Quick Start: Go + Apache Kafka + Redis
- Tutorial
Recently, because of necessity, I have looked at all the vacancy announcements of Go developers, and half of them (at least) mention the Apache Kafka message processing platform and the Nois Redis database . Well, everyone, of course, wants the candidate to know Docker and others like him. All these requirements to us, who have seen the views of system engineers, seem somehow petty or something. Well, in fact, how does one line differ from another? The situation with NoSQL databases is, of course, more diverse, but still they seem simpler than any MS SQL Server. All this, of course, is my personal, the Dunning - Kruger effect , mentioned many times on the Habré .
So, since all employers demand, it is necessary to study these technologies. But starting with reading all the documentation from beginning to end is not very interesting. In my opinion, it’s more productive to read the introduction, make a working prototype, fix errors, run into problems, solve them. And after all this, with understanding, read the documentation, or even a separate book.
Those who are interested in a short time to get acquainted with the basic capabilities of these products, please read on.
The training program will factor in numbers. It will consist of a large number generator, a number processor, a queue, column storage and a web server.
During development, the following design patterns will be applied:
The architecture of the system will look like this:
In the picture, an oval denotes the “conveyor” design pattern. I will dwell on it in more detail.
The template "conveyor" assumes that the information comes in the form of a stream and is processed in stages. Usually there is some generator (source of information) and one or more processors (information processors). In this case, the generator will be a program on Go that queues random large numbers. And the processor (the only one) will be a program that takes data from the queue and carries out factorization. On pure Go, this pattern is pretty easy to implement using channels (chan). Above there is a link to my github with an example. Here, the message queue will play the role of channels.

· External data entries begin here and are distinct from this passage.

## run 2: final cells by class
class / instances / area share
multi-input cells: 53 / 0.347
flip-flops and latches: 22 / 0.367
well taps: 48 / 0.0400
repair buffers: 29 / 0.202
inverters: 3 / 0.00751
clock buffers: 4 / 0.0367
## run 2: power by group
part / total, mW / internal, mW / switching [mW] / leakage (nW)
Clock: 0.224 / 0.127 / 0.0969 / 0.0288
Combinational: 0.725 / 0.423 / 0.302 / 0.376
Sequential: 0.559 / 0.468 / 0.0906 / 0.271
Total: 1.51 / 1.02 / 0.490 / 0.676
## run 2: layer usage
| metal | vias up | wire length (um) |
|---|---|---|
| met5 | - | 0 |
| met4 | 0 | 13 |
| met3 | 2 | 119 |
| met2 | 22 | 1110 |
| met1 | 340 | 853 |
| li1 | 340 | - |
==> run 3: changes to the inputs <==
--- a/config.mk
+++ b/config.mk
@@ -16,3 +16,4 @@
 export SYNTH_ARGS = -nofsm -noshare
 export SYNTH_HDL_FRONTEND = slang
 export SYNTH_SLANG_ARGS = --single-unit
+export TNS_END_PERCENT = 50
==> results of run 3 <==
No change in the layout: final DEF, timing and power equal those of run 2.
[src/rtl/scpad_arb_lane.sv]
// One arbitration lane: frontend-priority grant with bounded backend starvation,
// feeding a one-entry registered output stage. Payload type is a parameter.
module scpad_arb_lane
  import scpad_types_pkg::*;
#(
  parameter type req_t        = sram_r_req_t,
  parameter int  STARVE_LIMIT = SCPAD_ARB_STARVE_LIMIT_DEFAULT,
  parameter int  CNT_W        = $clog2(STARVE_LIMIT + 1)
) (
  input  logic clk,
  input  logic n_rst,
  input  req_t fe_req,
  output logic fe_ready,
  input  req_t be_req,
  output logic be_ready,
  output req_t out_req,
  input  logic out_ready,
  output logic boost,
  output logic fe_grant,
  output logic be_grant,
  output logic boost_evt
);

  localparam logic [CNT_W-1:0] LIMIT = CNT_W'(STARVE_LIMIT);

  arb_state_e       state;
  logic [CNT_W-1:0] cnt;
  logic [CNT_W-1:0] cnt_inc;
  logic             slot_free;

  assign slot_free = !out_req.valid || out_ready;
  assign cnt_inc   = (cnt == LIMIT) ? cnt : cnt + CNT_W'(1);

  // Grants are gated by n_rst so ready stays low while reset is held.
  always_comb begin
    fe_grant = 1'b0;
    be_grant = 1'b0;
    if (n_rst && slot_free) begin
      if (state == BE_BOOST) begin
        be_grant = be_req.valid;
        fe_grant = fe_req.valid && !be_req.valid;
      end else begin
        fe_grant = fe_req.valid;
        be_grant = be_req.valid && !fe_req.valid;
      end
    end
  end

  assign fe_ready  = fe_grant;
  assign be_ready  = be_grant;
  assign boost     = (state == BE_BOOST);
  assign boost_evt = (state == FE_PRIO) && be_req.valid && !be_grant && (cnt_inc == LIMIT);

  always_ff @(posedge clk or negedge n_rst) begin
    if (!n_rst) begin
      state   <= FE_PRIO;
      cnt     <= '0;
      out_req <= '0;
    end else begin
      case (state)
        FE_PRIO: begin
          // Refused cycles count even while the output slot is blocked.
          if (be_grant) begin
            cnt <= '0;
          end else if (be_req.valid) begin
            cnt <= cnt_inc;
            if (cnt_inc == LIMIT) state <= BE_BOOST;
          end
        end
        BE_BOOST: begin
          if (be_grant || !be_req.valid) begin
            cnt   <= '0;
            state <= FE_PRIO;
          end
        end
      endcase

      if (fe_grant) begin
        out_req           <= fe_req;
        out_req.int_id[1] <= INT_ID_SRC_FE;
      end else if (be_grant) begin
        out_req           <= be_req;
        out_req.int_id[1] <= INT_ID_SRC_BE;
      end else if (out_ready) begin
        out_req.valid <= 1'b0;
      end
    end
  end

endmodule

[src/rtl/scpad_req_arbiter.sv]
// Read/write request arbiter between frontend/backend and sram_cntrl.
// Optional perf counters: define SCPAD_ARB_PERF_EN.
module scpad_req_arbiter
  import scpad_types_pkg::*;
#(
  parameter int STARVE_LIMIT = SCPAD_ARB_STARVE_LIMIT_DEFAULT,
  parameter int CNT_W        = $clog2(STARVE_LIMIT + 1)
) (
  input  logic        clk,
  input  logic        n_rst,
  input  sram_r_req_t fe_rd_req,
  output logic        fe_rd_ready,
  input  sram_r_req_t be_rd_req,
  output logic        be_rd_ready,
  input  sram_w_req_t fe_wr_req,
  output logic        fe_wr_ready,
  input  sram_w_req_t be_wr_req,
  output logic        be_wr_ready,
  output sram_r_req_t sram_rd_req,
  input  logic        sram_rd_ready,
  output sram_w_req_t sram_wr_req,
  input  logic        sram_wr_ready,
  output logic        rd_boost,
  output logic        wr_boost
`ifdef SCPAD_ARB_PERF_EN
  ,
  output logic [31:0] rd_fe_grants,
  output logic [31:0] rd_be_grants,
  output logic [31:0] rd_boost_events,
  output logic [31:0] wr_fe_grants,
  output logic [31:0] wr_be_grants,
  output logic [31:0] wr_boost_events
`endif
);

  logic rd_fe_grant, rd_be_grant, rd_boost_evt;
  logic wr_fe_grant, wr_be_grant, wr_boost_evt;

  scpad_arb_lane #(.req_t(sram_r_req_t), .STARVE_LIMIT(STARVE_LIMIT), .CNT_W(CNT_W)) u_rd_lane (
    .clk       (clk),
    .n_rst     (n_rst),
    .fe_req    (fe_rd_req),
    .fe_ready  (fe_rd_ready),
    .be_req    (be_rd_req),
    .be_ready  (be_rd_ready),
    .out_req   (sram_rd_req),
    .out_ready (sram_rd_ready),
    .boost     (rd_boost),
    .fe_grant  (rd_fe_grant),
    .be_grant  (rd_be_grant),
    .boost_evt (rd_boost_evt)
  );

  scpad_arb_lane #(.req_t(sram_w_req_t), .STARVE_LIMIT(STARVE_LIMIT), .CNT_W(CNT_W)) u_wr_lane (
    .clk       (clk),
    .n_rst     (n_rst),
    .fe_req    (fe_wr_req),
    .fe_ready  (fe_wr_ready),
    .be_req    (be_wr_req),
    .be_ready  (be_wr_ready),
    .out_req   (sram_wr_req),
    .out_ready (sram_wr_ready),
    .boost     (wr_boost),
    .fe_grant  (wr_fe_grant),
    .be_grant  (wr_be_grant),
    .boost_evt (wr_boost_evt)
  );

`ifdef SCPAD_ARB_PERF_EN
  // [lane][event]: lane 0 = read, 1 = write; event 0 = fe, 1 = be, 2 = boost
  logic [1:0][2:0]       evt;
  logic [1:0][2:0][31:0] perf;

  assign evt[0] = {rd_boost_evt, rd_be_grant, rd_fe_grant};
  assign evt[1] = {wr_boost_evt, wr_be_grant, wr_fe_grant};

  always_ff @(posedge clk or negedge n_rst) begin
    if (!n_rst) begin
      perf <= '0;
    end else begin
      for (int l = 0; l < 2; l++)
        for (int k = 0; k < 3; k++)
          if (evt[l][k] && (perf[l][k] != '1)) perf[l][k] <= perf[l][k] + 32'd1;
    end
  end

  assign rd_fe_grants    = perf[0][0];
  assign rd_be_grants    = perf[0][1];
  assign rd_boost_events = perf[0][2];
  assign wr_fe_grants    = perf[1][0];
  assign wr_be_grants    = perf[1][1];
  assign wr_boost_events = perf[1][2];
`else
  logic unused_perf;
  assign unused_perf = ^{rd_fe_grant, rd_be_grant, rd_boost_evt,
                         wr_fe_grant, wr_be_grant, wr_boost_evt};
`endif

endmodule
[config.mk]
export PLATFORM = sky130hd
export DESIGN_NAME = scpad_req_arbiter
export DESIGN_NICKNAME = d
export VERILOG_FILES = /design/src/rtl/scpad_types_pkg.sv /design/src/rtl/scpad_arb_lane.sv /design/src/rtl/scpad_req_arbiter.sv
export SDC_FILE = /design/constraint.sdc
export NUM_CORES = 1
export LEC_CHECK = 0
export ABC_CLOCK_PERIOD_IN_PS = 1350
export CORE_MARGIN = 4
export CORE_UTILIZATION = 35
export CTS_CLUSTER_DIAMETER = 200
export DETAILED_ROUTE_END_ITERATION = 8
export PLACE_DENSITY = 0.77
export SYNTH_ARGS = -nofsm -noshare
export SYNTH_HDL_FRONTEND = slang
export SYNTH_HIERARCHICAL = 1
export SYNTH_SLANG_ARGS = --single-unit
[constraint.sdc]
create_clock -name clk -period 1.35 [get_ports clk]
set_input_delay 0.27 -clock clk [delete_from_list [all_inputs] [get_ports clk]]
set_output_delay 0.27 -clock clk [all_outputs]
set_load 0.1 [all_outputs]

Fan-In - Fan-Out templates are usually used together and, as applied to Go, mean parallelization of calculations using goroutines, followed by summarizing the results and transferring them, for example, further down the pipeline. A link to an example is also given above. Again, the channel was replaced by the queue, the goroutines remained in place.
Now a few words about Apache Kafka. Kafka is a message management system that has excellent clustering tools, uses a transaction log (exactly like in an RDBMS) to store messages, and supports both the queue model and the publisher / subscriber model. The latter is achieved through groups of message recipients. Each message receives only one member of the group (parallel processing), but the message will be delivered once to each group. There can be many such groups, as well as recipients within each group.

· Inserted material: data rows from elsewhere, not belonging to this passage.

File: src/rtl/icache_pkg.sv
// Shared types and default geometry for the instruction-cache valid-RAM
// invalidate sequencer.
package icache_pkg;

    localparam int DEF_DATA_WIDTH_BITS       = 1;
    localparam int DEF_ADDR_WIDTH            = 6;
    localparam int DEF_INVALIDATE_WIDTH_BITS = 6;
    localparam int DEF_INVALIDATE_ADDR_WIDTH = 1;

    localparam int DW    = 2 ** DEF_DATA_WIDTH_BITS;
    localparam int IW    = 2 ** DEF_INVALIDATE_WIDTH_BITS;
    localparam int LSB_W = DEF_INVALIDATE_WIDTH_BITS - DEF_DATA_WIDTH_BITS;

    typedef enum logic [2:0] {
        IDLE   = 3'd0,
        FLUSH  = 3'd1,
        LREAD  = 3'd2,
        LWRITE = 3'd3,
        DONE   = 3'd4
    } state_e;

endpackage

File: src/rtl/icache_invalidate_ctrl.sv
// Drives the invalidate port of the icache valid-bit RAM: full-row sweep for
// fence.i, or read-modify-write of one row to clear selected way bits.
module icache_invalidate_ctrl
    import icache_pkg::*;
#(
    parameter int DATA_WIDTH_BITS       = DEF_DATA_WIDTH_BITS,
    parameter int ADDR_WIDTH            = DEF_ADDR_WIDTH,
    parameter int INVALIDATE_WIDTH_BITS = DEF_INVALIDATE_WIDTH_BITS,
    parameter int INVALIDATE_ADDR_WIDTH = DEF_INVALIDATE_ADDR_WIDTH
) (
    input  logic                                  clock,
    input  logic                                  reset,
    input  logic                                  req_valid,
    output logic                                  req_ready,
    input  logic                                  req_flush,
    input  logic [ADDR_WIDTH-1:0]                 req_addr,
    input  logic [2**DATA_WIDTH_BITS-1:0]         req_mask,
    output logic                                  done,
    output logic                                  busy,
    output logic                                  ien,
    output logic                                  invalidate,
    output logic [INVALIDATE_ADDR_WIDTH-1:0]      iaddr,
    output logic [2**INVALIDATE_WIDTH_BITS-1:0]   idata,
    input  logic [2**INVALIDATE_WIDTH_BITS-1:0]   dummy_data
);

    localparam int M_DW  = 2 ** DATA_WIDTH_BITS;
    localparam int M_IW  = 2 ** INVALIDATE_WIDTH_BITS;
    localparam int IAW   = INVALIDATE_ADDR_WIDTH;
    localparam int M_LSB = ADDR_WIDTH - INVALIDATE_ADDR_WIDTH;

    state_e                       state_r;
    state_e                       state_nxt_s;
    logic [IAW-1:0]               count_r;
    logic [ADDR_WIDTH-1:0]        cmd_addr_r;
    logic [M_DW-1:0]              cmd_mask_r;
    logic                         accept_s;
    logic [IAW-1:0]               row_s;
    logic [M_LSB-1:0]             lsb_s;
    logic [INVALIDATE_WIDTH_BITS-1:0] shamt_s;
    logic [M_IW-1:0]              clear_s;

    assign req_ready = (state_r == IDLE) && !reset;
    assign busy      = (state_r != IDLE);
    assign accept_s  = req_valid && req_ready;

    // Row/bit position of the latched line; a line's DW way bits sit at lsb*DW.
    assign row_s   = cmd_addr_r[ADDR_WIDTH-1 -: IAW];
    assign lsb_s   = cmd_addr_r[M_LSB-1:0];
    assign shamt_s = {lsb_s, {DATA_WIDTH_BITS{1'b0}}};
    assign clear_s = {{(M_IW-M_DW){1'b0}}, cmd_mask_r} << shamt_s;

    // State, flush row counter and latched command.
    always_ff @(posedge clock) begin
        if (reset) begin
            state_r    <= IDLE;
            count_r    <= {IAW{1'b0}};
            cmd_addr_r <= {ADDR_WIDTH{1'b0}};
            cmd_mask_r <= {M_DW{1'b0}};
        end else begin
            state_r <= state_nxt_s;
            if (accept_s) begin
                cmd_addr_r <= req_addr;
                cmd_mask_r <= req_mask;
            end
            if (accept_s && req_flush) begin
                count_r <= {IAW{1'b0}};
            end else if (state_r == FLUSH) begin
                count_r <= count_r + IAW'(1);
            end
        end
    end

    // Next state and invalidate-port decode from registered state.
    always_comb begin
        state_nxt_s = state_r;
        done        = 1'b0;
        ien         = 1'b0;
        invalidate  = 1'b0;
        iaddr       = {IAW{1'b0}};
        idata       = {M_IW{1'b0}};
        case (state_r)
            IDLE: begin
                if (accept_s) begin
                    if (req_flush) begin
                        state_nxt_s = FLUSH;
                    end else begin
                        state_nxt_s = LREAD;
                    end
                end else begin
                    state_nxt_s = IDLE;
                end
            end
            FLUSH: begin
                ien        = 1'b1;
                invalidate = 1'b1;
                iaddr      = count_r;
                if (count_r == {IAW{1'b1}}) begin
                    state_nxt_s = DONE;
                end else begin
                    state_nxt_s = FLUSH;
                end
            end
            LREAD: begin
                ien         = 1'b1;
                iaddr       = row_s;
                state_nxt_s = LWRITE;
            end
            LWRITE: begin
                ien         = 1'b1;
                invalidate  = 1'b1;
                iaddr       = row_s;
                idata       = dummy_data & ~clear_s;
                state_nxt_s = DONE;
            end
            DONE: begin
                done        = 1'b1;
                state_nxt_s = IDLE;
            end
            default: begin
                state_nxt_s = IDLE;
            end
        endcase
    end

endmodule

File: config.mk
export PLATFORM = sky130hd
export DESIGN_NAME = icache_invalidate_ctrl
export DESIGN_NICKNAME = d
export VERILOG_FILES = /design/src/rtl/icache_pkg.sv /design/src/rtl/icache_invalidate_ctrl.sv
export SDC_FILE = /design/constraint.sdc
export NUM_CORES = 1
export LEC_CHECK = 0
export BUFFER_PORTS_ARGS = -buffer_cell sky130_fd_sc_hd__buf_2
export CORE_AREA = 2 2 67 69
export DETAILED_ROUTE_END_ITERATION = 16
export DIE_AREA = 0 0 69 71
export GPL_ROUTABILITY_DRIVEN = 1
export PLACE_DENSITY = 0.8
export SLEW_MARGIN = 20
export SYNTH_ARGS = -nofsm -noshare
export SYNTH_HDL_FRONTEND = slang
export SYNTH_SLANG_ARGS = --single-unit
export TNS_END_PERCENT = 5
File: constraint.sdc
create_clock -name clock -period 2.2 [get_ports clock]
set_clock_uncertainty 0.2 [all_clocks]
set_input_delay 0 -clock clock [delete_from_list [all_inputs] [get_ports clock]]
set_output_delay 0 -clock clock [all_outputs]
set_load 0.1 [all_outputs]
==> out/results.ini <==
[clock_network]
cts_sinks=12
cts_tree=built
cts_root_buffer=clkbuf_8
clock_latency_ns=0.24
cts_made_buffers=3
cts_max_level=1
clockBufferDepth=2
path_clk_slew_ns=0.05

[synthesis]
yosysTopAreaCell=o211a_1
synth-simple-area-share_pct=22.3
syn_nets=257
yosysUniqueCellTypes=33
synth_top_family_by_area=compound AO/OA/AOI/OAI gates
syn-instance-count=181
synth-compound-area-share_pct=50.8
synth.area.top_cells=o211a_1 27%, dfxtp_1 16%, o311a_1 13%, nand2b_1 5.0%, a31o_1 4.7%
synth.area.mux_share_pct=0
syn_avg_cell_area_um2=8.28
synth_top_area_share_pct=26.7
synth_seq_cells=12
synth-xor-area-share_pct=0.584
yosys_warnings=0
synthAdderAreaFrac_pct=0
yosysSeqAreaShare_pct=16.0
netlist_area_um2=1500

[placed_design]
gp_congestion=0.809
dp_hpwl_um=5700
dp_cells=360
port_buffers=145

[routing]
m1WireLength_um=2690
top_layer_used=met4
wl_per_cell_um=20.3
wl_um=7590
dr_wl_met2_um=4240
wl_met3_um=453
drc=0
ant_nets=0
drt-vias-per-instance=5.85
vias=2187
drt_first_pass_iters=4
drt-initial-drc-count=143

[layout]
synthToLayoutAreaGrowth_pct=122
antenna_cells=0
layout_commonest_cell=buf_2
nNetsFinal=400
drive_gt1_share_pct=50.6
finalNonFillerCells=374
mostFrequentLayoutCells=81 x buf_2, 64 x buf_12, 40 x o211a_1

[die]
die_w_um=69
die-area_um2=4900
die_h_um=71
start_util_pct=35.7
rows=24
core_um2=4200
pin_count=146

[job]
maxCapViolCount=0

[global_route]
grt_pass1_wl_um=11700
grt_max_degree=31
grt_overflow=0
grt_usage_pct=29.7
grt_pass1_vias=2250
antenna_found_initial=0

[critical_path]
r2r_start=state_r[0]
critPathLaunchType=flop
reg2regPathDepth=5
path_max_fanout=18
crit_type=reg2reg
crit_path_start=state_r[0]
worst_ep_required_time_ns=2.19
crit_end=state_r[0]
r2r_setup_slack_ns=0.12
critPathArrivalTime_ns=2.07
cp-end-kind=flop
r2r-end=state_r[0]

[power]
switching_share_pct=48.6
p_int_mw=0.582
seq_power_share_pct=25.0
comb_power_share_pct=57.5
p_clk_share_pct=17.5
p_leak_nw=1.69
finalPower_mw=1.13
p_per_area_nw_per_um2=340
switchingPower_mw=0.550
ir_worst_vdd_mv=0.526

[outcome]
outcome=finished clean

[sta]
holdWs_ns=0.0374
tightest_slew_ns=0.489
fin_crit_ns=2.08
max_freq_mhz=481
rsz0062_at_grt=no
finalMaxSlewViolations=0
finalSetupViolCount=0
min_period_over_period_pct=94.5
max_slew_margin_pct=67.6
final-hold-violation-count=0

[worst_hold_path]
min_path_type=in2reg

==> Yosys cell counts, drive strengths merged <==
library cell  instances
nand3                 7
nor4                  4
clkbuf                7
and3b                 2
nand4                 1
o311a                20
dfxtp                12
a31o                  8
nand2                14
nand2b               12
a211oi                1
a21oi                10
o211a                40
xor2                  1
buf                  18
nor3                  1
or3b                  1
nor3b                 1
nor2                  6
a31oi                 1
a41oi                 1
inv                   1
or3                   1
nor2b                 5
and2                  1
o21ai                 3
nand3b                2
==> sequential cells by signal (all words and copies together) (netlist names) <==
register	count
cmd_addr_r	6
cmd_mask_r	2
state_r	3
count_r	1
==> what timing repair did <==
| action | 4_1_cts | 5_1_grt |
|---|---|---|
| hold buffers | 11 | 0 |
| gates resized for setup | 0 | 5 |
| endpoints found under the hold margin | 12 | 0 |
| buffers inserted | 0 | 0 |
| endpoints found under the setup margin | 0 | 31 |
==> through the flow <==
step                      setup TNS [ns]  util (%)  worst slack (ns)  area, µm²
after global routing                   0      79.1            0.0200       3320
after detailed placement               0      75.2             0.292       3160
after floorplan                    -1.48         -            -0.450       1510
final                                  0      79.1             0.120       3320
after global placement                 0      75.2             0.372       3160
after CTS                              0      78.8            0.0227       3310
==> logic make-up after synthesis <==
| group | count (synthesis) |
|---|---|
| AOI/OAI and AO/OA | 84 |
| and+or+nand+nor | 58 |
| buffers and inverters | 26 |
| DFF | 12 |
| xor gates and xnor gates | 1 |
==> cell type report <==
cell class,instances,area (µm²)
Tap cell,52,65.1
Sequential cell,12,244
Fill cell,268,880
Multi-Input combinational cell,143,1110
Timing Repair Buffer,163,1860
Clock buffer,3,41.3
Inverter,1,3.75
==> layer usage <==
| layer | up-vias | global-route usage (%) |
|---|---|---|
| met1 | 1050 | 32.9 |
| met3 | 20 | 2.99 |
| li1 | 1009 | - |
| met4 | 0 | 10.2 |
| met2 | 108 | 58.4 |
| met5 | - | 0 |
==> power groups by stage <==
| stage | clock network, mW | logic [mW] | registers [mW] |
|---|---|---|---|
| 2_1_floorplan | 0 | 0.439 | 0.257 |
| 3_3_place_gp | 0 | 0.611 | 0.280 |
| 3_5_place_dp | 0 | 0.625 | 0.283 |
| 4_1_cts | 0.200 | 0.643 | 0.279 |
| 5_1_grt | 0.218 | 0.677 | 0.287 |
| 6_report | 0.198 | 0.651 | 0.283 |
==> worst min path at each step <==
stage / from / endpoint / depth (start not counted)
after global routing: req_valid / cmd_addr_r[1] / 2
after floorplan: req_addr[4] / cmd_addr_r[4] / 1
final: req_valid / cmd_addr_r[4] / 3
after CTS: req_valid / cmd_addr_r[4] / 3
after global placement: req_addr[5] / cmd_addr_r[5] / 2
after detailed placement: req_addr[0] / cmd_addr_r[0] / 2
==> worst max-delay path: stages (launching register included) <==
cell           delay (ns)
dfxtp_1              0.40
nor4_4               0.29
buf_6                0.21
nand3_1              0.11
a211oi_1             0.23
dlygate4sd3_1        0.58
(Power assumes the default switching activity.)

To work with Kafka I will use the package “github.com/segmentio/kafka-go”.
Redis, on the other hand, is a key-value column database in memory that supports the ability to permanently store data. The main data type for keys and values is strings, but there are some others. Redis is considered one of the fastest (or most) databases in its class. It is good to store all sorts of statistics, metrics, message flows, etc.
To work with Redis I will use the package “github.com/go-redis/redis”.
Since this article is a quick start, we’ll deploy both systems using Docker using ready-made images from DockerHub. I use docker-compose on Windows 10 in container mode on a Linux VM (automatically created by the Docker VM) with this docker-compose.yml file like this:
Save this file, go to the directory with it and execute:
Three containers should download and start: Kafka (queue), Zookeeper (configuration server for Kafka) and (Redis).
You can verify that the containers work using the command:
It should be something like:
According to the yml-file, three queues should be automatically created, you can see them with the command:
There should be queues (topics - topics in terms of Kafka) Generated, Solved and Unsolved.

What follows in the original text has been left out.